Some people see them as a badge of honour, giving positive feedback of effort made.
These are my own thoughts on counting days and whether it makes sense for me to count my time in recovery.
One day at a time.
A piece of advice that we hear a lot is that we should not think too far ahead. We should make a commitment to stay in recovery just for today. I personally use a modification to this as I believe that the mindset is important here also. In early recovery people may not have tools developed yet to be able to cope with trauma or the things that life may throw at us. They may be “white knuckling” and getting through day to day. This is where we need to use every tool that works for us. For me this is operating at a low level. If we can move beyond this so that we can see the joy in recovery, then that is a better place to be.
Living in the moment
We also hear advice about being mindful. That the only time that exists is now. All other time (past and future) only exists in our head. Its a construct of our minds. I struggled to reconcile this thought with the idea of counting days. If we have to live in the now, how can we look forward to an anniversary? A bigger and more important question is how do we think about relapse, and the apparent loss of days.

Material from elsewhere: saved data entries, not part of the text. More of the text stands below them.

Background: an optimization exercise with open tools, aiming at small area and a short achievable clock period. Do not read the settings as production practice.
The RTL was checked by simulation tests, not by an equivalence proof against the original design.
Power figures rest on the tool's default switching activity, not on a simulated workload.

## flow/design.v (module list and top-level ports; edited modules follow where they fit)
// module fir: 2262 lines
// module fa: 4 lines
module fir(
    input clk,
    input signed [15:0] noisy_signal,
    output signed [15:0] filtered_signal
);
  // ...
==> flow/run.sh <==
#!/bin/bash
# synth_recipe.tcl (not shown) runs the flow's synth.tcl, then flattens the netlist and writes it again
# the make line also repeats each setting of config.mk as NAME=value (left out here)
make -C /OpenROAD-flow-scripts/flow DESIGN_CONFIG=/design/flow/config.mk WORK_HOME=/design/flow/orfs CLKGATE_MAP_FILE= SYNTH_SCRIPT=/design/flow/synth_recipe.tcl finish
==> flow/config.mk <==
export PLATFORM = sky130hd
export DESIGN_NAME = fir
export DESIGN_NICKNAME = fir
export VERILOG_FILES = /design/flow/design.v
export SDC_FILE = /design/flow/constraint.sdc
export NUM_CORES = 4
export LEC_CHECK = 0
export CAP_MARGIN = 20
export CORE_MARGIN = 2
export CORE_UTILIZATION = 58
export CTS_CLUSTER_DIAMETER = 100
export CTS_CLUSTER_SIZE = 25
export SETUP_SLACK_MARGIN = 3.8
export SLEW_MARGIN = 20
export SYNTH_HIERARCHICAL = 1
export SYNTH_MINIMUM_KEEP_SIZE = 0
==> flow/constraint.sdc <==
create_clock -name core_clock -period 6.0 [get_ports {clk}]
set_input_delay 1.2000 -clock core_clock [delete_from_list [all_inputs] [get_ports {clk}]]
set_output_delay 1.2000 -clock core_clock [all_outputs]
set_load 0.01 [all_outputs]
==> implementation parameters, run 1 <==
Parameter                              Value

Power and ir drop
  Relative contribution of sequential cells to total power    41.2%
  Clk pwr    0.00179 W
  Worst voltage drop across the vdd grid    ~0.38 mV

Timing
  Unrepaired setup endpoints after global routing    true
  Timing-limited maximum frequency    455 MHz
  Relative max-transition margin    roughly three fifths
  Final period utilization    36.6%
  Worst-case clock skew    0.0269 ns

Min path
  Critical hold path startpoint    r6[4]

Finish
  Post-layout instance count excluding filler cells    about 1900
  Layout Utilization    63.8%
  Max-area cell class    multi-input gates
  Clock buffers and inverters, area share    2.76%
  Seq cells    505
  Share of final-layout standard cells stronger than drive strength 1    10.7%

Worst setup path
  Worst setup SP type    flop
  Crit-path max cell delay    ~0.33 ns
  Type of the worst setup path    reg -> out

Synthesis
  Fraction of synthesized area in multiplexers    0.0465%
  Post-synthesis async set-or-reset flop share    0%
  Post-Synth Simple-Gate Area    1.83%

Outcome
  Result of the run  no timing/DRC/antenna violations

Placed design
  Placed cell count    approximately 1800

Die
  Site Rows    70
  Die Span X    around 200 um

CTS
  Buffer levels on the longest clock path    3
  Sinks on the clock net    505

Routing
  Wire length on met2    20600 um
==> run 2, diff against run 1 <==
--- a/flow/config.mk
+++ b/flow/config.mk
@@ -8,2 +8,3 @@
 export CAP_MARGIN = 20
+export CORE_ASPECT_RATIO = 2.0
 export CORE_MARGIN = 2
==> run 2 against run 1 <==
Still clean. Sequential share of layout area is essentially flat. Synthesized cell count unchanged. Setup slack got worse by 0.014 ns. Wire length increased by 11%. First-iteration DRC count decreased by 45%.
==> implementation parameters, run 2 <==
Parameter                              Value

Worst setup path
  Critical-path cell list    buf_2
  Required @ worst endpoint    4.80 ns
  WP data arrival    1.01 ns
  Cell with the largest stage delay on the worst path    sky130_fd_sc_hd__dfxtp_1
  Worst path bufs/invs    1
  Category of cells accounting for the largest share of critical-path delay    flip-flops
  Worst Setup End Kind    output port
  Worst setup SP type    flop
  Type of the worst setup path    reg -> out
  Crit-path max FO    1
  Crit-path max cell delay    0.32 ns (about the same)

Timing
  Max Transition Viols Final    0
  Worst-case clock skew    0.0262 ns (-0.000692 ns)
  Relative max-transition margin    56.4% (-2.7 points)
  Final Hold Vio Count    0
  Unrepaired setup endpoints after global routing    true
  Min Clock Period, post-route    2.21 ns
  Final count of negative-setup-slack endpoints    0
  Accumulated negative setup slack    0 ns
  Final period utilization    36.8% (+0.23 points)
  Slew at the pin closest to its max-slew limit    0.654 ns
  Smallest setup slack after layout    between 3 and 4 ns
  Timing-limited maximum frequency    453 MHz (-0.61%)

Die
  Area enclosed by the die boundary    38700 um^2
  Die Height    between 200 and 300 um
  Die Span X    140 um (-29%)
  Starting Density    approximately 59%
  Core Area    36500 um^2
  Site Rows    99 (+41%)
  Number of ports placed on the die boundary    33

Placed design
  IO buf count    32
  Placed cell area    22400 um^2
  Worst Setup Slack post-DPL    3.32 ns
  DP HPWL    41900 um
  Weighted congestion at the end of routability-driven global placement    0.942

Outcome
  Result of the run  no timing/DRC/antenna violations

Run
  Total of max-cap violations    0

Finish
  Most common cell after layout, fill and taps aside    sky130_fd_sc_hd__fa_1
  Number of filler cells placed in the layout    2727
  Largest registers ranked by flip-flop count    p0_0 x17, p1_0 x17
  Share of final-layout standard cells stronger than drive strength 1    12.1% (+1.3 points)
  Number of inserted diodes    0
  Total non-filler cell area in the finished layout    between 20000 and 25000 um^2
  Most used cells in the layout excluding fill and tap cells    sky130_fd_sc_hd__fa_1 (437), sky130_fd_sc_hd__dfxtp_1 (422), sky130_fd_sc_hd__inv_1 (111)
  Combined flip-flop and latch cell area    10200 um^2
  Area grow syn2layout    8.77%
  Final net count    1924
  Combined area of the multi-input logic cells    about 11000 um^2

Power and ir drop
  Part of the power in combinational logic    47.3%
  Worst voltage drop across the vdd grid    0.357 mV (-5.2%)
  Standby leakage power    9.55 nW
  NetSw    about 0.0054 W
  Int Pwr    0.00874 W
  Clock group share of total power    12.5%
  Cell Pwr Density    606 nW/um^2
  Relative contribution of sequential cells to total power    40.1% (-1.1 points)
  Switch share    38.3%
  Overall power after layout    0.0142 W

Synthesis
  Top-count cell post-synth    sky130_fd_sc_hd__dfxtp_1
  Yosys reg bits    505
  Post-synthesis async set-or-reset flop share    0% (unchanged)
  Share of synthesized area occupied by flip-flops and latches    47.0%
  Dominant synthesized flop cell    sky130_fd_sc_hd__dfxtp_1
  Number of enable flip-flop cells after synthesis    0
  Number of standard cells after synthesis    1350
  Number of distinct standard cells referenced by the synthesized netlist    41
  Area share of the largest cell type after synthesis    between 40% and 50%
  Most area-hungry cell type in the Yosys netlist    sky130_fd_sc_hd__dfxtp_1
  Synthesis Warnings    7
  Cells taking the most area after synthesis    sky130_fd_sc_hd__dfxtp_1 (47%), sky130_fd_sc_hd__fa_1 (41%), sky130_fd_sc_hd__ha_1 (2.9%)
  Commonest cells in the netlist    sky130_fd_sc_hd__dfxtp_1 (505), sky130_fd_sc_hd__fa_1 (442), sky130_fd_sc_hd__inv_1 (111), sky130_fd_sc_hd__ha_1 (49), sky130_fd_sc_hd__a21oi_1 (37)
  Syn Nets    1858
  Area of the mapped netlist    approximately 22000 um^2
  Syn_area_per_cell    15.9 um^2

CTS
  Clock latency on the worst-skew pair    0.57 ns
  Clock Pin Slew Worst Setup and Hold Paths    0.10 ns
  Total clock buffers created by CTS    24
  Sinks on the clock net    505 (unchanged)
  Root Buffer    sky130_fd_sc_hd__clkbuf_16
  CTS H-tree lvls    1
  TritonCTS clock tree    built
  Buffer levels on the longest clock path    3 (unchanged)

GRT
  Number of antenna violations at the first check in global routing    0
  Wire length of the first global-routing pass    between 70000 and 80000 um
  Maximum number of pins on one net before global-route repair    26
  GRT Total Usage    26.8%
  Remaining global-route overflow    0
  Vias in the first global route    ~12000

Routing
  Routed length per placed instance    26.3 um
  Total number of vias    9880
  Drc violations    0
  Number of DRC markers in iteration 0    313
  Total Wirelength    49100 um
  Via count normalized by instance count    5.28
  1st-pass router iterations    6
  ANT nets after route    0

Min path
  Min-delay worst type    reg -> reg
==> run 2: final timing paths <==
kind,slack [ns],endpoint,startpoint,depth (start not counted)
max,3.79,filtered_signal[9],y[9],1
min,0.32,r7[2],r6[2],0
max reg2reg,3.80,q1_185,q0_131,3
min reg2reg,0.32,r7[2],r6[2],0
==> run 2: logic make-up after synthesis <==
family	after synthesis	share of synthesized area (%)
other	1	0.0174
DFF	505	47.0
muxes	1	0.0465
adders and majority gates	495	44.2
AOI/OAI and AO/OA	105	3.18
and+or+nand+nor	85	1.83
buffers and inverters	115	2.01
xor gates and xnor gates	43	1.75
==> run 2: timing repair <==
item	4_1_cts	5_1_grt
endpoints found under the setup margin	102	51
pin swaps	11	21
hold buffers	0	0
buffers inserted	7	5
resized for setup	147	56
hold endpoints to repair	0	0
==> run 2: area by class of cell <==
type	count	share of cell area, %
sequential	505	43.7
clock inverter	1	0.0856
inverter	111	1.78
clock buffer	25	2.67
timing repair buffer	44	1.47
tap	454	2.43
multi-input combinational	730	47.8
==> run 2: power groups by stage <==
stage               Combinational (W)  Clock, W  Sequential (W)
CTS                           0.00677   0.00183         0.00571
floorplan                     0.00434         0         0.00546
global route                  0.00773   0.00193         0.00582
finish                        0.00671   0.00178         0.00569
global placement              0.00644         0         0.00574
detailed placement            0.00670         0         0.00578
==> run 2: per-module statistics from Yosys, one instance, submodules excluded <==
module	cells	area, um^2
fir	911	12700
fa	1	20.0
==> run 2: through the flow <==
stage | utilization, % | cells | hold slack [ns]
after floorplan | - | 1350 | 0.310
after global placement | 61.3 | 1832 | 0.310
after detailed placement | 61.3 | 1832 | 0.312
after CTS | 63.4 | 1865 | 0.315
after global routing | 64.0 | 1870 | 0.317
final | 64.0 | 1870 | 0.318
==> run 2: layer usage <==
layer,vias up,wire length [um],GRT usage [%]
met1,5260,14200,23.8
met2,173,30400,55.7
met3,121,893,1.97
met4,0,3600,16.0
met5,-,0,0
li1,4326,-,-

[afterwards: timing with drivers on the ports]
The flow's constraints put no driver on any port. The routed layouts listed below were extracted and timed again, unchanged, in two steps.
Step 1 sets driving cells, clkbuf_16 on the clock port and buf_2 on the other inputs (assumed; they add their load-dependent delay and slew).
Step 2 also shifts input and output timing later by t, the mid clock arrival at the registers, as if the neighbouring blocks saw the same clock.
a / b / c = ideal / step 1 / step 2; a / b = the first two.
run | t, ns | slack for setup (ns) | worst data-port slew with drivers (ns)
run 1 | 0.601 | 3.804 / 3.752 / 3.846 | 0.06
run 2 | 0.615 | 3.790 / 3.733 / 3.801 | 0.04
After both steps every run listed still meets setup and hold.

Does slips / relapse reset the count?
If we are defining this “performance indicator” as days since last substance use, then yes by definition the count is reset. And this is my biggest problem with the count. If we are to come up with some measure of our success then this is a crude, threatening, coercive, measure. It’s more of a stick than a carrot.
If we had a medical intervention, where it improved our quality of life for 99% of the time but 1 in every hundred days we were ill, would we view that in the same way we view slips / relapse?
So for me I started to wonder if there was a better way to think about this, a better metric to judge ourselves, or even if being a Judgey McJudgey is good at all.
Operating at different levels
I started to think that could take a multi level view of this.
At a high level, where am I with respect to my feelings of self worth, of how solid I think my recovery is, of what risk of slip/relapse I have. Where am I in my journey?
At a medium level, what hurdles do I have to overcome in the medium future. Again what risks are there, and what mitigation I can put in place.
At a low level, can I stay grounded. Do I remind myself that the goal is contentment? Am I being mindful and living in the moment.
Pros of counting recovery time
I really don’t want to take away from anyone who finds counting time useful. I will always celebrate others achievements.
It is something to feel good about.
It shows progression
It is a motivating factor in not succumbing to temptation because you have built up the score and don’t want to see the score go back to zero.
It is good for goal setting and milestone celebration.
My view is anything positive and helps us recover is good, and anything that is negative and hinders recovery is bad. That sounds obvious, but I have certainly been in situations where I have been caught in negative loops of the mind where I know it is a bad mind loop, but I still do it anyway.